-
-
Notifications
You must be signed in to change notification settings - Fork 25.1k
Google summer of code (GSOC) 2015
This is the page for coordination of the GSoC for scikit-learn.
Scikit-learn is a machine learning module in Python. See http://scikit-learn.org for more details.
Scikit-learn is taking part of the GSoC trough the Python Software Foundation: http://wiki.python.org/moin/SummerOfCode
Difficulty: Scikit-learn is a technical project.
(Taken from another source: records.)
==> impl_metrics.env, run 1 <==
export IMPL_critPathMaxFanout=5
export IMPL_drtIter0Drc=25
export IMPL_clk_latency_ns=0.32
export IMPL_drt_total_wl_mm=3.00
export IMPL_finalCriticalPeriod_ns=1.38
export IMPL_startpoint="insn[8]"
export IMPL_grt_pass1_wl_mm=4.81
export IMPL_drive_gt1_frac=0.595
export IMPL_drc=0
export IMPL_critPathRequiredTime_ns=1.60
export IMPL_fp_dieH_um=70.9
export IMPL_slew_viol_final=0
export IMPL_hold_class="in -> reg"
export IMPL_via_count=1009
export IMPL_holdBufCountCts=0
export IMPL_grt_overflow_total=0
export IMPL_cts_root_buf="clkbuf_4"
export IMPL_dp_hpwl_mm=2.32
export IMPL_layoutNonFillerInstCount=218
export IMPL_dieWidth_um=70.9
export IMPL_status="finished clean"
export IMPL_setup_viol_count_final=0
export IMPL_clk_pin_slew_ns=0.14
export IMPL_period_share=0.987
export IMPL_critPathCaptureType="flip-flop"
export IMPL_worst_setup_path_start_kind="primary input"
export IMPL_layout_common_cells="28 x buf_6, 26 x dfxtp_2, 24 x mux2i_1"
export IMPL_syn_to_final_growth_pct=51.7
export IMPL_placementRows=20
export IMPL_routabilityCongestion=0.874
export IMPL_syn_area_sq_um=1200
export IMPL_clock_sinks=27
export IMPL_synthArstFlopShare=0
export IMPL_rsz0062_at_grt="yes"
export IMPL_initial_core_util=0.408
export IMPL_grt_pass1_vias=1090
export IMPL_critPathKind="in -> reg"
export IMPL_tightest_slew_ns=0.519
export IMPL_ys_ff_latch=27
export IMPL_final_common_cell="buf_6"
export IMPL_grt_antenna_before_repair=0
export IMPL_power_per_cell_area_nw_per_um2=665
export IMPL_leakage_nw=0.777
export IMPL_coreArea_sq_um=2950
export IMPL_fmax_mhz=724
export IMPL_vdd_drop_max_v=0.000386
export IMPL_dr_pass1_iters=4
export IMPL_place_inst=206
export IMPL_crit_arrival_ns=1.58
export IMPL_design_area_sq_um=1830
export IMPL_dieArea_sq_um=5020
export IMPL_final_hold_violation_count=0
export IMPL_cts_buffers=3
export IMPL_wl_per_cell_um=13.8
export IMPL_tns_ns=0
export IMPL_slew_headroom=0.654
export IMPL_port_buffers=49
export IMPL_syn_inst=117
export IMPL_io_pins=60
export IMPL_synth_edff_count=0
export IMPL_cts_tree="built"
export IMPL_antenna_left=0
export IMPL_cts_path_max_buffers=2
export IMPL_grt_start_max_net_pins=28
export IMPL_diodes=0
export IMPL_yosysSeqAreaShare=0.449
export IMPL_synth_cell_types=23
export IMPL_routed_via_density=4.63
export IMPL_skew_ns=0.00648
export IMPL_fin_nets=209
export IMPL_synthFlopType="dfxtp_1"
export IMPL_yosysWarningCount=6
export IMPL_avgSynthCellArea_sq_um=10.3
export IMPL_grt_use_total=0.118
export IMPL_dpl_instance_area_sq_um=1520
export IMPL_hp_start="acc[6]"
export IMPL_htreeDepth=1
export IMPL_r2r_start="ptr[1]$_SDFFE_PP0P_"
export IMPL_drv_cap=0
Contributing via a GSoC requires a number of expertise in Python coding as well as numerical and machine learning algorithms.
Important: Read: Expectations for prospective students
Application template: https://wiki.python.org/moin/SummerOfCode/ApplicationTemplate2015 Please follow this template.
Also important: A letter from Gaël to former applicants. His suggestions are just as relevant this year.
Hi folks,
The deadline for applications is nearing. I'd like to stress that the scikit-learn will only be accepting high-quality application: it is a challenging, though rewarding, project to work with. To maximize the quality of your application, here are a few advice:
-
First discuss on the mailing list a pre-proposal. Make sure that both the scikit-learn team and yourself are entousiastic about the idea. Try to have one or two possible mentors that hold a dialog with you.
-
Satisfy the PSF requirements (http://wiki.python.org/moin/SummerOfCode/Expectations) briefly:
- Demonstrate to your prospective mentor(s) that you are able to complete the project you've proposed
- Blog for your GSoC project.
- Contribute at least one patch to the project
I'd add the the patch should be somewhat substantial, not just fixing typos.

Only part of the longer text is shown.